• What is expected: Could you retype, exactly as written, every line from the top of the records through the line that contains "power_and_ir_drop,p_total,2.52,mW"?

== Source material

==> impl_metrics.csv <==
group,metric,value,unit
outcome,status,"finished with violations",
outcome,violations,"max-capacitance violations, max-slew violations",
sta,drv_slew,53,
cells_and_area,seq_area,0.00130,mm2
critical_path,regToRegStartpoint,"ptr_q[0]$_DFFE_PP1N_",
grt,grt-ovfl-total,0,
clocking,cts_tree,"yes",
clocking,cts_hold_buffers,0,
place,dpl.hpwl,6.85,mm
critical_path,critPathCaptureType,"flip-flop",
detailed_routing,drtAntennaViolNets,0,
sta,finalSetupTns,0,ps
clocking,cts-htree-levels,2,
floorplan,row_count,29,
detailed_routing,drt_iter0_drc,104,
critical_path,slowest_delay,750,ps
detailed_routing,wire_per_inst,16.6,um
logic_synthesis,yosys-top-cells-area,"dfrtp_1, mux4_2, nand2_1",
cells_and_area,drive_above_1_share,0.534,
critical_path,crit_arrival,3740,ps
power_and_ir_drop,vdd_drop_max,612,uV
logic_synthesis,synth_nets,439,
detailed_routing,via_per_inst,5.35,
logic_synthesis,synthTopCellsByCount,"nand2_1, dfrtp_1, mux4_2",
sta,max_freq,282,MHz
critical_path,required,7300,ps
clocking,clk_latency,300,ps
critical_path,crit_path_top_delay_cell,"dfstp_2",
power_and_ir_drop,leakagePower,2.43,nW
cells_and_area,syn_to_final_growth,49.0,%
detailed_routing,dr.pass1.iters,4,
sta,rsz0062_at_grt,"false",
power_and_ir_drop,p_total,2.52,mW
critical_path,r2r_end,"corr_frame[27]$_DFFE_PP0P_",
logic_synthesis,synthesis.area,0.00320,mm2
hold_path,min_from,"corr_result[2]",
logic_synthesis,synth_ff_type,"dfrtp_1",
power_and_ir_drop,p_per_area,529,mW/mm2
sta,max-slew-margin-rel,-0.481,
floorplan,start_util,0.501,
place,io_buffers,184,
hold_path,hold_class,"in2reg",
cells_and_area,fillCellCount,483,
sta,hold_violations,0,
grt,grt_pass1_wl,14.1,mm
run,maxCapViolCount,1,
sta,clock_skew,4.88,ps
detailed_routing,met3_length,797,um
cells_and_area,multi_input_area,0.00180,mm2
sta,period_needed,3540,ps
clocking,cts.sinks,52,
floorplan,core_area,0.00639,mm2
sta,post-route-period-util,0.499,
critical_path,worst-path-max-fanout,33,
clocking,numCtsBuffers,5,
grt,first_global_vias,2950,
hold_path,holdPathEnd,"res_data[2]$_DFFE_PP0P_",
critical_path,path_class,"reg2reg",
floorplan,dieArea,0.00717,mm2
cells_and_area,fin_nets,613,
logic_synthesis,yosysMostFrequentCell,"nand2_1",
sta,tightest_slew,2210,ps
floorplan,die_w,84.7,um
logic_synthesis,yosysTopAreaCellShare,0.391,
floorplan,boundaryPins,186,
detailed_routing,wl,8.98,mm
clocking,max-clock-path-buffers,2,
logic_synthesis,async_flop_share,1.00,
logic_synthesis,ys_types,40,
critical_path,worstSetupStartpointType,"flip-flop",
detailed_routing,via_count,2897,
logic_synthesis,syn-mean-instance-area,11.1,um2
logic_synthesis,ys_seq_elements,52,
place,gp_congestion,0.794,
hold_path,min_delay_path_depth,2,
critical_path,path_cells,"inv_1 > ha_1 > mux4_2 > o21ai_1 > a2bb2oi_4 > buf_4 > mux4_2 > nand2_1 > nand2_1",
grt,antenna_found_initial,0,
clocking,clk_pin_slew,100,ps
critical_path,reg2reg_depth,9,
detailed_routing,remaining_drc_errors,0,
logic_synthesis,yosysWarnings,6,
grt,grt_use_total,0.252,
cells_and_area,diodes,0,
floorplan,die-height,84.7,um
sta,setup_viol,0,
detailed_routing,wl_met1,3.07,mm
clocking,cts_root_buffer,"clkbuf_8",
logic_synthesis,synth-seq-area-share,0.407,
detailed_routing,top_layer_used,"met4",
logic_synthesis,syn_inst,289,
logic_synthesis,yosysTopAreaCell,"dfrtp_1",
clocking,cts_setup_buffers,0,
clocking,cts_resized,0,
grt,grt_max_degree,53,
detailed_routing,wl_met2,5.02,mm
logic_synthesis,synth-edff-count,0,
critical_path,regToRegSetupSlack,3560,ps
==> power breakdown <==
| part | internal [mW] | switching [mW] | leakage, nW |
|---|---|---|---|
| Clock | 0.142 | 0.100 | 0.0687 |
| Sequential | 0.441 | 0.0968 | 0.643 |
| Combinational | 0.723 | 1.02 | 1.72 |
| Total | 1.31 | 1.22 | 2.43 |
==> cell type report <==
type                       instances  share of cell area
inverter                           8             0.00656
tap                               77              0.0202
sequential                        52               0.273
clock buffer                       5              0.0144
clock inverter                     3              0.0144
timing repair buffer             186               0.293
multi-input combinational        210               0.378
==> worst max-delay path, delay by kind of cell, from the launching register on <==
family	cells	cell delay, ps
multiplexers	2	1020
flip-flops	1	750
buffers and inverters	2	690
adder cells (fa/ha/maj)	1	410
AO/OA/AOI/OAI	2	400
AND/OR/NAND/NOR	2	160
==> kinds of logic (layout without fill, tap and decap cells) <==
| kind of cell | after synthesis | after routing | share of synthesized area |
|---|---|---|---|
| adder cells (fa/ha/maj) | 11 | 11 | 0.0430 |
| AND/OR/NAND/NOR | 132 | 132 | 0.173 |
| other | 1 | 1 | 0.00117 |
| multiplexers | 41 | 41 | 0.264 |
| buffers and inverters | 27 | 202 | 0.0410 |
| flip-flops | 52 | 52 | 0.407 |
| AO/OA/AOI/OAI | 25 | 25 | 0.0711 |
`src/rtl/mem_stage_lsu.sv`:
```
`default_nettype none
// ============================================================================
// Module   : mem_stage_lsu
// Brief    : MEM-stage load/store unit: req/gnt/rvalid data port, byte lanes,
//            load extension and pipeline stall while a bus op is outstanding.
// Revision : 1.0 - initial release
// ============================================================================
module mem_stage_lsu #(
  parameter int TIMEOUT_CYCLES = 64
) (
  input  logic        clk,
  input  logic        reset,
  input  logic        mem_rd_i,
  input  logic        mem_wr_i,
  input  logic        kill_i,
  input  logic [2:0]  funct3_i,
  input  logic [31:0] alu_out_i,
  input  logic [31:0] rs2_data_i,
  output logic        dmem_req_o,
  output logic        dmem_we_o,
  output logic [31:0] dmem_addr_o,
  output logic [3:0]  dmem_be_o,
  output logic [31:0] dmem_wdata_o,
  input  logic        dmem_gnt_i,
  input  logic        dmem_rvalid_i,
  input  logic [31:0] dmem_rdata_i,
  output logic [31:0] mem_data_o,
  output logic        stall_o,
  output logic        misalign_o,
  output logic        bus_err_o
);

  localparam int               CNT_W    = $clog2(TIMEOUT_CYCLES) + 1;
  localparam logic [CNT_W-1:0] CNT_LAST = CNT_W'(TIMEOUT_CYCLES - 1);
  localparam logic [CNT_W-1:0] CNT_ONE  = CNT_W'(1);

  typedef enum logic [1:0] {
    ST_IDLE   = 2'd0,
    ST_REQ    = 2'd1,
    ST_WAIT_R = 2'd2,
    ST_DONE   = 2'd3
  } state_t;

  state_t            state_q, state_d;
  logic [31:0]       addr_q, addr_d;
  logic              we_q, we_d;
  logic [3:0]        be_q, be_d;
  logic [31:0]       wdata_q, wdata_d;
  logic [2:0]        funct3_q, funct3_d;
  logic [31:0]       mem_data_q, mem_data_d;
  logic [CNT_W-1:0]  cnt_q, cnt_d;
  logic              bus_err_q, bus_err_d;

  logic              op;
  logic              misaligned;
  logic [3:0]        launch_be;
  logic [31:0]       launch_wdata;
  logic [31:0]       rdata_shifted;
  logic [31:0]       load_ext;

  // Reset suppresses launch so no stall or misalign pulse escapes during reset.
  assign op         = (mem_rd_i | mem_wr_i) & ~kill_i & ~reset;
  assign misaligned = ((funct3_i[1:0] == 2'b01) & alu_out_i[0]) |
                      ((funct3_i[1:0] == 2'b10) & (alu_out_i[1:0] != 2'b00));

  always_comb begin
    launch_be    = 4'b1111;
    launch_wdata = rs2_data_i;
    case (funct3_i[1:0])
      2'b00: begin
        launch_be    = 4'b0001 << alu_out_i[1:0];
        launch_wdata = {4{rs2_data_i[7:0]}};
      end
      2'b01: begin
        launch_be    = 4'b0011 << alu_out_i[1:0];
        launch_wdata = {2{rs2_data_i[15:0]}};
      end
      default: begin
        launch_be    = 4'b1111;
        launch_wdata = rs2_data_i;
      end
    endcase
  end

  assign rdata_shifted = dmem_rdata_i >> {addr_q[1:0], 3'b000};

  always_comb begin
    load_ext = dmem_rdata_i;
    case (funct3_q)
      3'b000:  load_ext = {{24{rdata_shifted[7]}}, rdata_shifted[7:0]};
      3'b100:  load_ext = {24'd0, rdata_shifted[7:0]};
      3'b001:  load_ext = {{16{rdata_shifted[15]}}, rdata_shifted[15:0]};
      3'b101:  load_ext = {16'd0, rdata_shifted[15:0]};
      default: load_ext = dmem_rdata_i;
    endcase
  end

  always_comb begin
    state_d    = state_q;
    addr_d     = addr_q;
    we_d       = we_q;
    be_d       = be_q;
    wdata_d    = wdata_q;
    funct3_d   = funct3_q;
    mem_data_d = mem_data_q;
    cnt_d      = cnt_q;
    bus_err_d  = 1'b0;
    stall_o    = 1'b0;
    misalign_o = 1'b0;
    dmem_req_o = 1'b0;
    case (state_q)
      ST_IDLE: begin
        if (op) begin
          if (misaligned) begin
            misalign_o = 1'b1;
          end else begin
            stall_o  = 1'b1;
            addr_d   = alu_out_i;
            we_d     = mem_wr_i;
            be_d     = launch_be;
            wdata_d  = launch_wdata;
            funct3_d = funct3_i;
            cnt_d    = '0;
            state_d  = ST_REQ;
          end
        end
      end
      ST_REQ: begin
        stall_o    = 1'b1;
        dmem_req_o = 1'b1;
        cnt_d      = cnt_q + CNT_ONE;
        if (dmem_gnt_i) begin
          state_d = we_q ? ST_DONE : ST_WAIT_R;
        end else if (cnt_q == CNT_LAST) begin
          bus_err_d  = 1'b1;
          mem_data_d = '0;
          state_d    = ST_DONE;
        end
      end
      ST_WAIT_R: begin
        stall_o = 1'b1;
        cnt_d   = cnt_q + CNT_ONE;
        if (dmem_rvalid_i) begin
          mem_data_d = load_ext;
          state_d    = ST_DONE;
        end else if (cnt_q == CNT_LAST) begin
          bus_err_d  = 1'b1;
          mem_data_d = '0;
          state_d    = ST_DONE;
        end
      end
      ST_DONE: begin
        // One unstalled cycle lets the finished op advance; never relaunch here.
        state_d = ST_IDLE;
      end
      default: state_d = ST_IDLE;
    endcase
  end

  always_ff @(posedge clk) begin
    if (reset) begin
      state_q    <= ST_IDLE;
      addr_q     <= '0;
      we_q       <= 1'b0;
      be_q       <= '0;
      wdata_q    <= '0;
      funct3_q   <= '0;
      mem_data_q <= '0;
      cnt_q      <= '0;
      bus_err_q  <= 1'b0;
    end else begin
      state_q    <= state_d;
      addr_q     <= addr_d;
      we_q       <= we_d;
      be_q       <= be_d;
      wdata_q    <= wdata_d;
      funct3_q   <= funct3_d;
      mem_data_q <= mem_data_d;
      cnt_q      <= cnt_d;
      bus_err_q  <= bus_err_d;
    end
  end

  assign dmem_we_o    = dmem_req_o & we_q;
  assign dmem_addr_o  = dmem_req_o ? {addr_q[31:2], 2'b00} : 32'd0;
  assign dmem_be_o    = dmem_req_o ? be_q : 4'd0;
  assign dmem_wdata_o = dmem_req_o ? wdata_q : 32'd0;
  assign mem_data_o   = mem_data_q;
  assign bus_err_o    = bus_err_q;

endmodule
`default_nettype wire

```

====

• Answer below:
==> impl_metrics.csv <==
group,metric,value,unit
outcome,status,"finished with violations",
outcome,violations,"max-capacitance violations, max-slew violations",
sta,drv_slew,53,
cells_and_area,seq_area,0.00130,mm2
critical_path,regToRegStartpoint,"ptr_q[0]$_DFFE_PP1N_",
grt,grt-ovfl-total,0,
clocking,cts_tree,"yes",
clocking,cts_hold_buffers,0,
place,dpl.hpwl,6.85,mm
critical_path,critPathCaptureType,"flip-flop",
detailed_routing,drtAntennaViolNets,0,
sta,finalSetupTns,0,ps
clocking,cts-htree-levels,2,
floorplan,row_count,29,
detailed_routing,drt_iter0_drc,104,
critical_path,slowest_delay,750,ps
detailed_routing,wire_per_inst,16.6,um
logic_synthesis,yosys-top-cells-area,"dfrtp_1, mux4_2, nand2_1",
cells_and_area,drive_above_1_share,0.534,
critical_path,crit_arrival,3740,ps
power_and_ir_drop,vdd_drop_max,612,uV
logic_synthesis,synth_nets,439,
detailed_routing,via_per_inst,5.35,
logic_synthesis,synthTopCellsByCount,"nand2_1, dfrtp_1, mux4_2",
sta,max_freq,282,MHz
critical_path,required,7300,ps
clocking,clk_latency,300,ps
critical_path,crit_path_top_delay_cell,"dfstp_2",
power_and_ir_drop,leakagePower,2.43,nW
cells_and_area,syn_to_final_growth,49.0,%
detailed_routing,dr.pass1.iters,4,
sta,rsz0062_at_grt,"false",
power_and_ir_drop,p_total,2.52,mW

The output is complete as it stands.